§ Exercise directions
Start at the line with "3_5_place_dp: 2392 /" in the records below, stop at the line with "[run 3: power groups by stage]", and return every line in that span exactly, the two end lines included.

§ Data under study
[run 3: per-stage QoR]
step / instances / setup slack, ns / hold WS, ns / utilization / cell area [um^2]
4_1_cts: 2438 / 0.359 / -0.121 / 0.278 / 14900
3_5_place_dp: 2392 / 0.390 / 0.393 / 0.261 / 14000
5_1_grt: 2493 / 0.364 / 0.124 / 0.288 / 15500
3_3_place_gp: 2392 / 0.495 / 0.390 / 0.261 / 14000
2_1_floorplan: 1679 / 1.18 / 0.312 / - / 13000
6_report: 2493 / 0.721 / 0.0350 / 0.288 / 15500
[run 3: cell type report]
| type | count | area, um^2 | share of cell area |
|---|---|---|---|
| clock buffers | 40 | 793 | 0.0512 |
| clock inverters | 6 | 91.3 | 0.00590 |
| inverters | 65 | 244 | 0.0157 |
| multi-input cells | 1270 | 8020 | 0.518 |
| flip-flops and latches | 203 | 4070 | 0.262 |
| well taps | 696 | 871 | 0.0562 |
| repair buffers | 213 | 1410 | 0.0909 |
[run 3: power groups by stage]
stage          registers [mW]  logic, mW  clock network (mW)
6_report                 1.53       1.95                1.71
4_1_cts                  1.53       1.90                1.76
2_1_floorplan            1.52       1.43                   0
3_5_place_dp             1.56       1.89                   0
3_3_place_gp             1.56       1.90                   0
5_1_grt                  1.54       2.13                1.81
===== src/rtl/tone_div.sv =====
// Restartable half-period divider: a registered square wave that starts high on restart.
// The output is held low whenever the divider is neither restarted nor running.
module tone_div #(
  parameter int W = 14
) (
  input  logic         clk_50M,
  input  logic         rst,
  input  logic         restart,
  input  logic         run,
  input  logic [W-1:0] half_cyc,
  output logic         wave
);
  logic [W-1:0] r_cnt;
  logic         r_wave;

  always_ff @(posedge clk_50M) begin
    if (rst || !(restart || run)) begin
      r_cnt  <= '0;
      r_wave <= 1'b0;
    end else if (restart) begin
      r_cnt  <= '0;
      r_wave <= 1'b1;
    end else if (r_cnt == half_cyc - W'(1)) begin
      r_cnt  <= '0;
      r_wave <= ~r_wave;
    end else begin
      r_cnt  <= r_cnt + W'(1);
    end
  end

  assign wave = r_wave;
endmodule
$ cat src/rtl/inet_csum_acc_pkg.sv
// Shared definitions for the Internet checksum accumulator.
//   CSUM_W      : checksum word width (16)
//   FOLD_IN_W   : width of the value handed to fold()
//   fold()      : end-around carry fold of a wide sum into 16 bits
//   popcount8() : number of set bits in a (zero-padded) keep vector
//   keep_parity8(): parity of a (zero-padded) keep vector
package inet_csum_acc_pkg;

  localparam int CSUM_W    = 16;
  localparam int FOLD_IN_W = 32;

  // Two passes are enough: the first leaves at most a 17-bit value, the
  // second cannot carry out again. A nonzero input never folds to 0x0000.
  function automatic logic [CSUM_W-1:0] fold(input logic [FOLD_IN_W-1:0] x);
    logic [CSUM_W:0] t;
    logic [CSUM_W:0] u;
    t = {1'b0, x[15:0]} + {1'b0, x[31:16]};
    u = {1'b0, t[15:0]} + {16'h0000, t[16]};
    return u[CSUM_W-1:0];
  endfunction

  function automatic logic [3:0] popcount8(input logic [7:0] k);
    logic [3:0] c;
    c = '0;
    for (int i = 0; i < 8; i++) c = c + {3'b000, k[i]};
    return c;
  endfunction

  function automatic logic keep_parity8(input logic [7:0] k);
    return ^k;
  endfunction

endpackage

$ cat src/rtl/inet_csum_acc_if.sv
// Beat/result bundle for inet_csum_acc.
//   init/init_sum           : seed load
//   in_valid/in_data/in_keep/in_last : framed beat, lane 0 = earliest byte
//   out_valid/out_sum/out_csum/out_len : per-packet result
// master drives beats (packet source), slave is the accumulator.
interface inet_csum_acc_if #(
  parameter int DATA_BYTES = 2
);
  import inet_csum_acc_pkg::*;

  logic                    init;
  logic [CSUM_W-1:0]       init_sum;
  logic                    in_valid;
  logic [8*DATA_BYTES-1:0] in_data;
  logic [DATA_BYTES-1:0]   in_keep;
  logic                    in_last;
  logic                    out_valid;
  logic [CSUM_W-1:0]       out_sum;
  logic [CSUM_W-1:0]       out_csum;
  logic [15:0]             out_len;

  modport master (
    output init, init_sum, in_valid, in_data, in_keep, in_last,
    input  out_valid, out_sum, out_csum, out_len
  );

  modport slave (
    input  init, init_sum, in_valid, in_data, in_keep, in_last,
    output out_valid, out_sum, out_csum, out_len
  );
endinterface

$ cat src/rtl/inet_csum_acc_lane_place.sv
// csum_lane_place: combinational byte placement and beat partial sum.
//   phase   : packet phase before this beat (1 = next byte is a low byte)
//   data    : beat bytes, lane 0 = earliest
//   keep    : per-lane byte enable
//   partial : sum of the placed 16-bit contributions of kept lanes
module csum_lane_place
  import inet_csum_acc_pkg::*;
#(
  parameter int DATA_BYTES = 2,
  parameter int PW         = CSUM_W + $clog2(DATA_BYTES) + 1
) (
  input  logic                    phase,
  input  logic [8*DATA_BYTES-1:0] data,
  input  logic [DATA_BYTES-1:0]   keep,
  output logic [PW-1:0]           partial
);

  logic              ph;
  logic [CSUM_W-1:0] word;
  logic [PW-1:0]     sum;

  // ph walks across the lanes and flips only on kept lanes, so each lane
  // sees packet phase XOR parity of the kept lanes below it.
  always_comb begin
    ph   = phase;
    word = '0;
    sum  = '0;
    for (int i = 0; i < DATA_BYTES; i++) begin
      if (keep[i]) begin
        word = ph ? {8'h00, data[8*i +: 8]} : {data[8*i +: 8], 8'h00};
        sum  = sum + PW'(word);
        ph   = ~ph;
      end
    end
    partial = sum;
  end

endmodule

$ cat src/rtl/inet_csum_acc.sv
// inet_csum_acc: multi-byte-per-beat 16-bit ones'-complement checksum.
//   clk, rst : clock, asynchronous active-high reset
//   bus      : inet_csum_acc_if slave (seed load, framed beats, results)
// Two register stages: stage 1 holds the beat partial sum and length
// increment, stage 2 folds into the accumulator and updates the outputs.
// Last beat in cycle N -> out_valid in cycle N+2.
module inet_csum_acc
  import inet_csum_acc_pkg::*;
#(
  parameter int DATA_BYTES   = 2,
  parameter bit OUT_INVERT   = 1'b1,
  parameter bit UDP_ZERO_SUB = 1'b0
) (
  input logic           clk,
  input logic           rst,
  inet_csum_acc_if.slave bus
);

  localparam int PW = CSUM_W + $clog2(DATA_BYTES) + 1;

  logic [CSUM_W-1:0] seed;
  logic              in_pkt;
  logic              phase;
  logic [7:0]        keep8;
  logic [PW-1:0]     partial;

  logic              s1_vld;
  logic              s1_first;
  logic              s1_last;
  logic [PW-1:0]     s1_partial;
  logic [3:0]        s1_inc;
  logic [CSUM_W-1:0] s1_seed;

  logic [CSUM_W-1:0] acc;
  logic [15:0]       len_acc;

  logic [CSUM_W-1:0] base;
  logic [CSUM_W-1:0] sum_c;
  logic [CSUM_W-1:0] csum_c;
  logic [16:0]       len_t;
  logic [15:0]       len_c;

  assign keep8 = 8'(bus.in_keep);

  csum_lane_place #(.DATA_BYTES(DATA_BYTES), .PW(PW)) u_place (
    .phase   (phase),
    .data    (bus.in_data),
    .keep    (bus.in_keep),
    .partial (partial)
  );

  // Stage 1. The packet's seed is captured with its first beat so a later
  // init cannot reach a packet already in the pipe; init on the first beat
  // itself bypasses the seed register.
  always_ff @(posedge clk or posedge rst) begin
    if (rst) begin
      seed       <= '0;
      in_pkt     <= 1'b0;
      phase      <= 1'b0;
      s1_vld     <= 1'b0;
      s1_first   <= 1'b0;
      s1_last    <= 1'b0;
      s1_partial <= '0;
      s1_inc     <= '0;
      s1_seed    <= '0;
    end else begin
      if (bus.init) seed <= bus.init_sum;
      s1_vld <= bus.in_valid;
      if (bus.in_valid) begin
        in_pkt     <= ~bus.in_last;
        phase      <= bus.in_last ? 1'b0 : (phase ^ keep_parity8(keep8));
        s1_first   <= ~in_pkt;
        s1_last    <= bus.in_last;
        s1_partial <= partial;
        s1_inc     <= popcount8(keep8);
        s1_seed    <= bus.init ? bus.init_sum : seed;
      end
    end
  end

  // Stage 2 next values.
  always_comb begin
    base   = s1_first ? s1_seed : acc;
    sum_c  = fold(FOLD_IN_W'(base) + FOLD_IN_W'(s1_partial));
    len_t  = {1'b0, (s1_first ? 16'h0000 : len_acc)} + 17'(s1_inc);
    len_c  = len_t[16] ? 16'hFFFF : len_t[15:0];
    csum_c = OUT_INVERT ? ~sum_c : sum_c;
    if (UDP_ZERO_SUB && csum_c == '0) csum_c = 16'hFFFF;
  end

  always_ff @(posedge clk or posedge rst) begin
    if (rst) begin
      acc          <= '0;
      len_acc      <= '0;
      bus.out_valid <= 1'b0;
      bus.out_sum   <= '0;
      bus.out_csum  <= '0;
      bus.out_len   <= '0;
    end else begin
      bus.out_valid <= s1_vld & s1_last;
      if (s1_vld) begin
        acc     <= sum_c;
        len_acc <= len_c;
      end
      if (s1_vld && s1_last) begin
        bus.out_sum  <= sum_c;
        bus.out_csum <= csum_c;
        bus.out_len  <= len_c;
      end
    end
  end

endmodule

§ Result of the task
3_5_place_dp: 2392 / 0.390 / 0.393 / 0.261 / 14000
5_1_grt: 2493 / 0.364 / 0.124 / 0.288 / 15500
3_3_place_gp: 2392 / 0.495 / 0.390 / 0.261 / 14000
2_1_floorplan: 1679 / 1.18 / 0.312 / - / 13000
6_report: 2493 / 0.721 / 0.0350 / 0.288 / 15500
[run 3: cell type report]
| type | count | area, um^2 | share of cell area |
|---|---|---|---|
| clock buffers | 40 | 793 | 0.0512 |
| clock inverters | 6 | 91.3 | 0.00590 |
| inverters | 65 | 244 | 0.0157 |
| multi-input cells | 1270 | 8020 | 0.518 |
| flip-flops and latches | 203 | 4070 | 0.262 |
| well taps | 696 | 871 | 0.0562 |
| repair buffers | 213 | 1410 | 0.0909 |
[run 3: power groups by stage]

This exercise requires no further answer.